Document the encoding used when hashing strings
veigaribo opened this issue · comments
The README mentions
Per bcrypt implementation, only the first 72 bytes of a string are used. Any extra bytes are ignored when matching passwords. Note that this is not the first 72 characters. It is possible for a string to contain less than 72 characters, while taking up more than 72 bytes (e.g. a UTF-8 encoded string containing emojis).
But that is of little value because this library accepts JavaScript strings as parameters, e.g. for hash
, so how are those strings being represented as bytes? Does it use UTF-8, like in the example? My investigation and tests suggest so.

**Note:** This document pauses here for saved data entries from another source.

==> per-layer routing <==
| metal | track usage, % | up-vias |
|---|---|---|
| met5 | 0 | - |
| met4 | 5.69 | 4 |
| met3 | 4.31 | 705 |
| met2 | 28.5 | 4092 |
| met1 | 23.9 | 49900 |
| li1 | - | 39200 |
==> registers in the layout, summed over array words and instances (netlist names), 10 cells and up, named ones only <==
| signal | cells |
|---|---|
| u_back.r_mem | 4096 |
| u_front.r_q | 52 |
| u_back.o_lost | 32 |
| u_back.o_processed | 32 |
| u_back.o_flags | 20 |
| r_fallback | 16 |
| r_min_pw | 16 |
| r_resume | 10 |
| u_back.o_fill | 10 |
<file path="src/rtl/core/mlfq_pkg.sv">
package mlfq_pkg;

	localparam int PID_W = 4;
	localparam int LVL_W = 4;
	localparam int NUM_LEVELS = 10;
	localparam int FUNC_W = 2;
	localparam int STATE_W = 2;
	localparam int QL_W = 9;
	localparam int Q_W = 8;
	localparam int CNT_W = 8;
	localparam int DEFAULT_NUM_PROCS = 16;

	localparam logic [LVL_W-1:0] TOP_PRIO = 4'd9;
	localparam logic [LVL_W-1:0] MAX_ADJ_PRIO = 4'd8;
	localparam logic [CNT_W-1:0] DEFER_MAX = 8'd255;
	localparam logic [Q_W-1:0] QUANTUM_DEFAULT = 8'd100;

	localparam logic [STATE_W-1:0] ST_CURRENT = 2'd0;
	localparam logic [STATE_W-1:0] ST_BLOCKED = 2'd1;

	localparam logic CLS_CPU = 1'b0;
	localparam logic CLS_IO = 1'b1;

	typedef enum logic [FUNC_W-1:0] {
		FUNC_RESCHED     = 2'd0,
		FUNC_DEFER_START = 2'd1,
		FUNC_DEFER_STOP  = 2'd2,
		FUNC_MAKE_READY  = 2'd3
	} func_t;

	localparam logic [Q_W-1:0] QUANTUM_TBL [NUM_LEVELS] = '{
		8'd200, 8'd180, 8'd160, 8'd120, 8'd100, 8'd80, 8'd60, 8'd40, 8'd20, 8'd10
	};

	// Request from the scheduler core to the ready levels
	typedef struct packed {
		logic             commit;
		logic             push_en;
		logic [LVL_W-1:0] push_lvl;
		logic [PID_W-1:0] push_pid;
		logic             pop_en;
		logic [LVL_W-1:0] pop_lvl;
	} lvl_req_t;

	// View of the ready levels for the item in flight
	typedef struct packed {
		logic [NUM_LEVELS-1:0] nonempty;
		logic                  pop_valid;
		logic [PID_W-1:0]      pop_pid;
	} lvl_rsp_t;

	function automatic logic [Q_W-1:0] quantum_of(input logic [LVL_W-1:0] prio);
		logic [Q_W-1:0] q;
		if (prio < LVL_W'(NUM_LEVELS)) begin
			q = QUANTUM_TBL[prio];
		end else begin
			q = QUANTUM_DEFAULT;
		end
		return q;
	endfunction

	// Move the priority by the class transition, clamped to 0..8; top level is fixed
	function automatic logic [LVL_W-1:0] adjust_prio(
		input logic [LVL_W-1:0] prio,
		input logic             orig,
		input logic             cls
	);
		logic [LVL_W:0]   up;
		logic [LVL_W-1:0] res;
		up = '0;
		res = prio;
		if (prio == TOP_PRIO) begin
			res = prio;
		end else if (orig == CLS_CPU && cls == CLS_CPU) begin
			res = (prio == '0) ? '0 : prio - 4'd1;
		end else if (orig == CLS_IO && cls == CLS_CPU) begin
			res = (prio < 4'd2) ? '0 : prio - 4'd2;
		end else begin
			up = {1'b0, prio} + ((orig == CLS_CPU) ? 5'd2 : 5'd1);
			res = (up > {1'b0, MAX_ADJ_PRIO}) ? MAX_ADJ_PRIO : up[LVL_W-1:0];
		end
		return res;
	endfunction

endpackage

</file>
<file path="src/rtl/core/mlfq_req_if.sv">
interface mlfq_req_if;
	logic                             valid;
	logic                             ready;
	logic [mlfq_pkg::FUNC_W-1:0]      func;
	logic [mlfq_pkg::PID_W-1:0]       target_pid;
	logic [mlfq_pkg::LVL_W-1:0]       ready_prio;
	logic [mlfq_pkg::STATE_W-1:0]     old_state;
	logic                             old_yielded;
	logic signed [mlfq_pkg::QL_W-1:0] quantum_left;

	modport source (
		output valid, func, target_pid, ready_prio, old_state, old_yielded, quantum_left,
		input  ready
	);
	modport sink (
		input  valid, func, target_pid, ready_prio, old_state, old_yielded, quantum_left,
		output ready
	);
endinterface

</file>
<file path="src/rtl/core/mlfq_rsp_if.sv">
interface mlfq_rsp_if;
	logic                       valid;
	logic                       ready;
	logic                       switched;
	logic [mlfq_pkg::PID_W-1:0] run_pid;
	logic [mlfq_pkg::Q_W-1:0]   quantum;
	logic [mlfq_pkg::LVL_W-1:0] old_prio;
	logic                       deferred;
	logic                       status;

	modport source (
		output valid, switched, run_pid, quantum, old_prio, deferred, status,
		input  ready
	);
	modport sink (
		input  valid, switched, run_pid, quantum, old_prio, deferred, status,
		output ready
	);
endinterface

</file>
<file path="src/rtl/core/mlfq_levels.sv">
module mlfq_levels #(
	parameter int NUM_PROCS = mlfq_pkg::DEFAULT_NUM_PROCS
) (
	input  logic               clk,
	input  logic               arst_n,
	input  mlfq_pkg::lvl_req_t lreq,
	output mlfq_pkg::lvl_rsp_t lrsp
);

	localparam int NUM_SLOTS = (NUM_PROCS < 2**mlfq_pkg::PID_W) ? NUM_PROCS
		: 2**mlfq_pkg::PID_W;
	localparam int SLOT_W = $clog2(NUM_SLOTS);

	logic [mlfq_pkg::NUM_LEVELS-1:0] nonempty_q;
	logic [mlfq_pkg::PID_W-1:0]      head_q [mlfq_pkg::NUM_LEVELS];
	logic [mlfq_pkg::PID_W-1:0]      tail_q [mlfq_pkg::NUM_LEVELS];
	logic [mlfq_pkg::PID_W-1:0]      link_q [NUM_SLOTS];

	logic [mlfq_pkg::NUM_LEVELS-1:0] push_sel;
	logic [mlfq_pkg::NUM_LEVELS-1:0] single;
	logic [mlfq_pkg::NUM_LEVELS-1:0] ne_post;
	logic [mlfq_pkg::NUM_LEVELS-1:0] ne_next;
	logic [mlfq_pkg::PID_W-1:0]      head_n [mlfq_pkg::NUM_LEVELS];
	logic [mlfq_pkg::PID_W-1:0]      tail_n [mlfq_pkg::NUM_LEVELS];
	logic [mlfq_pkg::PID_W-1:0]      push_tail;
	logic                            link_wr;
	logic [mlfq_pkg::PID_W-1:0]      pop_pid;
	logic                            pop_done;
	logic [mlfq_pkg::PID_W-1:0]      link_n;

	// Apply the pending push to every level's head and tail view
	always_comb begin
		for (int l = 0; l < mlfq_pkg::NUM_LEVELS; l++) begin
			push_sel[l] = lreq.push_en && (lreq.push_lvl == mlfq_pkg::LVL_W'(l));
			head_n[l] = (push_sel[l] && !nonempty_q[l]) ? lreq.push_pid : head_q[l];
			tail_n[l] = push_sel[l] ? lreq.push_pid : tail_q[l];
			single[l] = head_n[l] == tail_n[l];
		end
		ne_post = nonempty_q | push_sel;
	end

	// Pop the head of the chosen level, forwarding a link written by the push
	always_comb begin
		push_tail = tail_q[lreq.push_lvl];
		link_wr = lreq.push_en && nonempty_q[lreq.push_lvl];
		pop_pid = head_n[lreq.pop_lvl];
		pop_done = lreq.pop_en && ne_post[lreq.pop_lvl];
		link_n = (link_wr && push_tail == pop_pid) ? lreq.push_pid
			: link_q[pop_pid[SLOT_W-1:0]];
		ne_next = ne_post;
		if (pop_done && single[lreq.pop_lvl]) begin
			ne_next[lreq.pop_lvl] = 1'b0;
		end
	end

	assign lrsp.nonempty = nonempty_q;
	assign lrsp.pop_valid = pop_done;
	assign lrsp.pop_pid = pop_pid;

	// Track which levels hold a process
	always_ff @(posedge clk or negedge arst_n) begin
		if (!arst_n) begin
			nonempty_q <= '0;
		end else if (lreq.commit) begin
			nonempty_q <= ne_next;
		end
	end

	// Update heads, tails and links; a pop after a push on one level wins on the head
	always_ff @(posedge clk) begin
		if (lreq.commit) begin
			if (lreq.push_en) begin
				if (!nonempty_q[lreq.push_lvl]) begin
					head_q[lreq.push_lvl] <= lreq.push_pid;
				end else begin
					link_q[push_tail[SLOT_W-1:0]] <= lreq.push_pid;
				end
				tail_q[lreq.push_lvl] <= lreq.push_pid;
			end
			if (pop_done && !single[lreq.pop_lvl]) begin
				head_q[lreq.pop_lvl] <= link_n;
			end
		end
	end

endmodule

</file>
<file path="src/rtl/core/multilevel_feedback_scheduler.sv">
// A request beat goes through the input register, then the result register; one
// request can be taken every cycle unless rsp.ready stalls the result register.
// Throughput: 1 item per cycle when not stalled, set by the single decision path
// between the input and result registers. Reset (arst_n low) clears the running
// process to 0, all priorities and classes, the ready levels and the defer state.
module multilevel_feedback_scheduler #(
	parameter int NUM_PROCS = mlfq_pkg::DEFAULT_NUM_PROCS
) (
	input logic        clk,
	input logic        arst_n,
	mlfq_req_if.sink   req,
	mlfq_rsp_if.source rsp
);

	localparam int NUM_SLOTS = (NUM_PROCS < 2**mlfq_pkg::PID_W) ? NUM_PROCS
		: 2**mlfq_pkg::PID_W;
	localparam int SLOT_W = $clog2(NUM_SLOTS);

	// Input register
	logic                               v_s1;
	mlfq_pkg::func_t                    func_s1;
	logic [mlfq_pkg::PID_W-1:0]         target_pid_s1;
	logic [mlfq_pkg::LVL_W-1:0]         ready_prio_s1;
	logic [mlfq_pkg::STATE_W-1:0]       old_state_s1;
	logic                               old_yielded_s1;
	logic signed [mlfq_pkg::QL_W-1:0]   quantum_left_s1;

	// Result register
	logic                               v_s2;
	logic                               switched_s2;
	logic [mlfq_pkg::PID_W-1:0]         run_pid_s2;
	logic [mlfq_pkg::Q_W-1:0]           quantum_s2;
	logic [mlfq_pkg::LVL_W-1:0]         old_prio_s2;
	logic                               deferred_s2;
	logic                               status_s2;

	// Scheduler state
	logic [mlfq_pkg::PID_W-1:0]         cur_pid_q;
	logic [mlfq_pkg::LVL_W-1:0]         cur_prio_q;
	logic [mlfq_pkg::LVL_W-1:0]         prio_tbl_q [NUM_SLOTS];
	logic                               class_q [NUM_SLOTS];
	logic [mlfq_pkg::CNT_W-1:0]         defer_cnt_q;
	logic                               attempt_q;

	mlfq_pkg::lvl_req_t                 lreq;
	mlfq_pkg::lvl_rsp_t                 lrsp;

	logic                               adv;
	logic                               take;
	logic [SLOT_W-1:0]                  cur_slot;
	logic [SLOT_W-1:0]                  mr_slot;
	logic                               orig_cls;
	logic                               new_cls;
	logic                               qpos;
	logic [mlfq_pkg::LVL_W-1:0]         prio_new;
	logic [mlfq_pkg::LVL_W-1:0]         top_lvl;
	logic                               cnt_zero;
	logic                               do_resched;
	logic                               is_cur;
	logic                               keep;
	logic                               mr_ok;
	logic                               mr_bad;
	logic                               mr_is_cur;
	logic [mlfq_pkg::LVL_W-1:0]         mr_lvl;
	logic                               switch_now;
	logic [mlfq_pkg::LVL_W-1:0]         np;
	logic [mlfq_pkg::LVL_W-1:0]         res_old_prio;
	logic                               res_status;
	logic                               res_deferred;

	// Handshake: the result register frees the input register
	assign adv = v_s1 && (!v_s2 || rsp.ready);
	assign req.ready = !v_s1 || adv;
	assign take = req.valid && req.ready;

	always_ff @(posedge clk or negedge arst_n) begin
		if (!arst_n) begin
			v_s1 <= 1'b0;
			v_s2 <= 1'b0;
		end else begin
			if (take) begin
				v_s1 <= 1'b1;
			end else if (adv) begin
				v_s1 <= 1'b0;
			end
			if (adv) begin
				v_s2 <= 1'b1;
			end else if (rsp.ready) begin
				v_s2 <= 1'b0;
			end
		end
	end

	// Capture the request beat
	always_ff @(posedge clk) begin
		if (take) begin
			func_s1 <= mlfq_pkg::func_t'(req.func);
			target_pid_s1 <= req.target_pid;
			ready_prio_s1 <= req.ready_prio;
			old_state_s1 <= req.old_state;
			old_yielded_s1 <= req.old_yielded;
			quantum_left_s1 <= req.quantum_left;
		end
	end

	// Reclassify the running process and adjust its priority
	always_comb begin
		cur_slot = cur_pid_q[SLOT_W-1:0];
		orig_cls = class_q[cur_slot];
		qpos = (quantum_left_s1 != '0) && !quantum_left_s1[mlfq_pkg::QL_W-1];
		is_cur = old_state_s1 == mlfq_pkg::ST_CURRENT;
		if (old_state_s1 == mlfq_pkg::ST_BLOCKED) begin
			new_cls = mlfq_pkg::CLS_IO;
		end else if (is_cur && old_yielded_s1) begin
			new_cls = mlfq_pkg::CLS_IO;
		end else if (is_cur && qpos) begin
			new_cls = mlfq_pkg::CLS_CPU;
		end else begin
			new_cls = orig_cls;
		end
		prio_new = mlfq_pkg::adjust_prio(cur_prio_q, orig_cls, new_cls);
	end

	// Find the highest non-empty level above zero, else zero
	always_comb begin
		top_lvl = '0;
		for (int i = 1; i < mlfq_pkg::NUM_LEVELS; i++) begin
			if (lrsp.nonempty[i]) begin
				top_lvl = mlfq_pkg::LVL_W'(i);
			end
		end
	end

	// Decide the action for the item in the input register
	always_comb begin
		cnt_zero = defer_cnt_q == '0;
		do_resched = v_s1 && ((func_s1 == mlfq_pkg::FUNC_RESCHED && cnt_zero)
			|| (func_s1 == mlfq_pkg::FUNC_DEFER_STOP && defer_cnt_q == 8'd1 && attempt_q));
		keep = do_resched && is_cur && (prio_new > top_lvl);
		mr_bad = {28'd0, target_pid_s1} >= 32'(NUM_PROCS);
		mr_ok = v_s1 && func_s1 == mlfq_pkg::FUNC_MAKE_READY && !mr_bad;
		mr_lvl = (ready_prio_s1 > mlfq_pkg::TOP_PRIO) ? mlfq_pkg::TOP_PRIO : ready_prio_s1;
		mr_slot = target_pid_s1[SLOT_W-1:0];
		mr_is_cur = target_pid_s1 == cur_pid_q;

		lreq.commit = adv;
		lreq.push_en = mr_ok || (do_resched && is_cur && !keep);
		lreq.push_lvl = mr_ok ? mr_lvl : prio_new;
		lreq.push_pid = mr_ok ? target_pid_s1 : cur_pid_q;
		lreq.pop_en = do_resched && !keep;
		lreq.pop_lvl = top_lvl;

		switch_now = lrsp.pop_valid;
		np = (lrsp.pop_pid == cur_pid_q) ? prio_new
			: prio_tbl_q[lrsp.pop_pid[SLOT_W-1:0]];

		if (do_resched) begin
			res_old_prio = prio_new;
		end else if (mr_ok && mr_is_cur) begin
			res_old_prio = mr_lvl;
		end else begin
			res_old_prio = cur_prio_q;
		end
		res_deferred = func_s1 == mlfq_pkg::FUNC_RESCHED && !cnt_zero;
		res_status = (func_s1 == mlfq_pkg::FUNC_DEFER_STOP && cnt_zero)
			|| (func_s1 == mlfq_pkg::FUNC_MAKE_READY && mr_bad)
			|| (do_resched && !keep && !switch_now);
	end

	mlfq_levels #(
		.NUM_PROCS(NUM_PROCS)
	) u_levels (
		.clk    (clk),
		.arst_n (arst_n),
		.lreq   (lreq),
		.lrsp   (lrsp)
	);

	// Commit scheduler state as the item leaves the input register
	always_ff @(posedge clk or negedge arst_n) begin
		if (!arst_n) begin
			cur_pid_q <= '0;
			cur_prio_q <= '0;
			defer_cnt_q <= '0;
			attempt_q <= 1'b0;
			for (int s = 0; s < NUM_SLOTS; s++) begin
				prio_tbl_q[s] <= '0;
				class_q[s] <= mlfq_pkg::CLS_CPU;
			end
		end else if (adv) begin
			if (do_resched) begin
				class_q[cur_slot] <= new_cls;
				prio_tbl_q[cur_slot] <= prio_new;
				cur_prio_q <= switch_now ? np : prio_new;
				if (switch_now) begin
					cur_pid_q <= lrsp.pop_pid;
				end
			end
			if (mr_ok) begin
				prio_tbl_q[mr_slot] <= mr_lvl;
				if (mr_is_cur) begin
					cur_prio_q <= mr_lvl;
				end
			end
			unique case (func_s1)
				mlfq_pkg::FUNC_RESCHED: begin
					if (!cnt_zero) begin
						attempt_q <= 1'b1;
					end
				end
				mlfq_pkg::FUNC_DEFER_START: begin
					if (cnt_zero) begin
						attempt_q <= 1'b0;
					end
					if (defer_cnt_q != mlfq_pkg::DEFER_MAX) begin
						defer_cnt_q <= defer_cnt_q + 8'd1;
					end
				end
				mlfq_pkg::FUNC_DEFER_STOP: begin
					if (!cnt_zero) begin
						defer_cnt_q <= defer_cnt_q - 8'd1;
					end
				end
				mlfq_pkg::FUNC_MAKE_READY: begin
					attempt_q <= attempt_q;
				end
				default: begin
					attempt_q <= attempt_q;
				end
			endcase
		end
	end

	// Load the result register
	always_ff @(posedge clk) begin
		if (adv) begin
			switched_s2 <= switch_now;
			run_pid_s2 <= switch_now ? lrsp.pop_pid : cur_pid_q;
			quantum_s2 <= switch_now ? mlfq_pkg::quantum_of(np) : '0;
			old_prio_s2 <= res_old_prio;
			deferred_s2 <= res_deferred;
			status_s2 <= res_status;
		end
	end

	assign rsp.valid = v_s2;
	assign rsp.switched = switched_s2;
	assign rsp.run_pid = run_pid_s2;
	assign rsp.quantum = quantum_s2;
	assign rsp.old_prio = old_prio_s2;
	assign rsp.deferred = deferred_s2;
	assign rsp.status = status_s2;

endmodule

</file>
<file path="src/flat_wrapper.sv">
// flat-port wrapper written by rule: the top's interface ports become plain ports
module multilevel_feedback_scheduler_flat 
#(
	parameter int NUM_PROCS = mlfq_pkg::DEFAULT_NUM_PROCS
)
  (clk, arst_n, req_valid, req_func, req_target_pid, req_ready_prio, req_old_state, req_old_yielded, req_quantum_left, req_ready, rsp_valid, rsp_switched, rsp_run_pid, rsp_quantum, rsp_old_prio, rsp_deferred, rsp_status, rsp_ready);
  mlfq_req_if req_i ();
  mlfq_rsp_if rsp_i ();
  input logic clk;
  input logic arst_n;
  input wire logic [$bits(req_i.valid)-1:0] req_valid;
  input wire logic [$bits(req_i.func)-1:0] req_func;
  input wire logic [$bits(req_i.target_pid)-1:0] req_target_pid;
  input wire logic [$bits(req_i.ready_prio)-1:0] req_ready_prio;
  input wire logic [$bits(req_i.old_state)-1:0] req_old_state;
  input wire logic [$bits(req_i.old_yielded)-1:0] req_old_yielded;
  input wire logic [$bits(req_i.quantum_left)-1:0] req_quantum_left;
  output wire logic [$bits(req_i.ready)-1:0] req_ready;
  output wire logic [$bits(rsp_i.valid)-1:0] rsp_valid;
  output wire logic [$bits(rsp_i.switched)-1:0] rsp_switched;
  output wire logic [$bits(rsp_i.run_pid)-1:0] rsp_run_pid;
  output wire logic [$bits(rsp_i.quantum)-1:0] rsp_quantum;
  output wire logic [$bits(rsp_i.old_prio)-1:0] rsp_old_prio;
  output wire logic [$bits(rsp_i.deferred)-1:0] rsp_deferred;
  output wire logic [$bits(rsp_i.status)-1:0] rsp_status;
  input wire logic [$bits(rsp_i.ready)-1:0] rsp_ready;
  assign req_i.valid = req_valid;
  assign req_i.func = req_func;
  assign req_i.target_pid = req_target_pid;
  assign req_i.ready_prio = req_ready_prio;
  assign req_i.old_state = req_old_state;
  assign req_i.old_yielded = req_old_yielded;
  assign req_i.quantum_left = req_quantum_left;
  assign req_ready = req_i.ready;
  assign rsp_valid = rsp_i.valid;
  assign rsp_switched = rsp_i.switched;
  assign rsp_run_pid = rsp_i.run_pid;
  assign rsp_quantum = rsp_i.quantum;
  assign rsp_old_prio = rsp_i.old_prio;
  assign rsp_deferred = rsp_i.deferred;
  assign rsp_status = rsp_i.status;
  assign rsp_i.ready = rsp_ready;
  multilevel_feedback_scheduler #(.NUM_PROCS(NUM_PROCS)) u_core (.clk(clk), .arst_n(arst_n), .req(req_i), .rsp(rsp_i));
endmodule
</file>
File: src/hdl/assert_macros.svh
// Assertion macros used by the top-level RTL file to check its own behavior.
`ifndef ASSERT_MACROS_SVH
`define ASSERT_MACROS_SVH

// Same-cycle implication, disabled while reset is asserted.
`define ASSERT_IMPLIES(label, clk, rst_n, ante, cons) \
    label: assert property (@(posedge clk) disable iff (!rst_n) (ante) |-> (cons)) \
        else $error("assertion failed: same-cycle implication");

// Next-cycle implication, disabled while reset is asserted.
`define ASSERT_NEXT(label, clk, rst_n, ante, cons) \
    label: assert property (@(posedge clk) disable iff (!rst_n) (ante) |=> (cons)) \
        else $error("assertion failed: next-cycle implication");

`endif

File: src/hdl/ssd_pkg.sv
// Types, constants and the segment table of the seven-segment driver.
`timescale 1ns / 1ps

package ssd_pkg;

    typedef enum logic [1:0] {
        MODE_INT    = 2'd0,
        MODE_HUND   = 2'd1,
        MODE_SIGN   = 2'd2,
        MODE_UNUSED = 2'd3
    } mode_t;

    localparam logic [1:0] DIGIT_A = 2'd0;
    localparam logic [1:0] DIGIT_B = 2'd1;
    localparam logic [1:0] DIGIT_C = 2'd2;
    localparam logic [1:0] DIGIT_D = 2'd3;

    localparam logic [6:0] SEG_MIDDLE = 7'h40;

    // Reciprocals for constant division: floor(x * R >> S).
    // 10000: underestimates by at most one, fixed by one compare-subtract.
    localparam logic [12:0] RECIP_10K  = 13'd6710;   // >> 26
    // Below 10000 these are exact.
    localparam logic [15:0] RECIP_10   = 16'd52429;  // >> 19
    localparam logic [12:0] RECIP_100  = 13'd5243;   // >> 19
    localparam logic [13:0] RECIP_1000 = 14'd8389;   // >> 23

    typedef struct packed {
        mode_t       mode;
        logic        negative;
        logic [13:0] value;     // magnitude mod 10000
    } rem_t;

    typedef struct packed {
        logic [3:0][6:0] segs;  // index 0 is digit D (units)
        logic            dp;    // decimal point on digit B
        logic [1:0]      first; // first digit index to send
    } disp_t;

    function automatic logic [6:0] seg_encode(input logic [3:0] digit);
        logic [6:0] segs;
        case (digit)
            4'd0:    segs = 7'h3F;
            4'd1:    segs = 7'h06;
            4'd2:    segs = 7'h5B;
            4'd3:    segs = 7'h4F;
            4'd4:    segs = 7'h66;
            4'd5:    segs = 7'h6D;
            4'd6:    segs = 7'h7D;
            4'd7:    segs = 7'h07;
            4'd8:    segs = 7'h7F;
            4'd9:    segs = 7'h67;
            default: segs = 7'h00;
        endcase
        return segs;
    endfunction

endpackage

File: src/hdl/ssd_in_if.sv
// Input channel: mode, signed value and sign flag with valid/ready.
`timescale 1ns / 1ps

interface ssd_in_if;
    logic               valid;
    logic               ready;
    logic [1:0]         mode;
    logic signed [17:0] value;
    logic               negative;

    modport source (output valid, mode, value, negative, input ready);
    modport sink   (input valid, mode, value, negative, output ready);
endinterface

File: src/hdl/ssd_out_if.sv
// Output channel: one displayed digit per transfer with valid/ready.
`timescale 1ns / 1ps

interface ssd_out_if;
    logic       valid;
    logic       ready;
    logic [1:0] digit_select;
    logic [6:0] segments;
    logic       decimal_point;
    logic       last;

    modport source (output valid, digit_select, segments, decimal_point, last, input ready);
    modport sink   (input valid, digit_select, segments, decimal_point, last, output ready);
endinterface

This is some very important information that I can't find written anywhere. The README even seems to dodge this question since it also mentions
Compatibility with hashes generated by other languages is not 100% guaranteed due to difference in character encodings. However, it should not be an issue for most cases.
Again keeping it vague.
These are the lines I think are the most relevant and confirm that UTF-8 is being used, in case it saves time for someone.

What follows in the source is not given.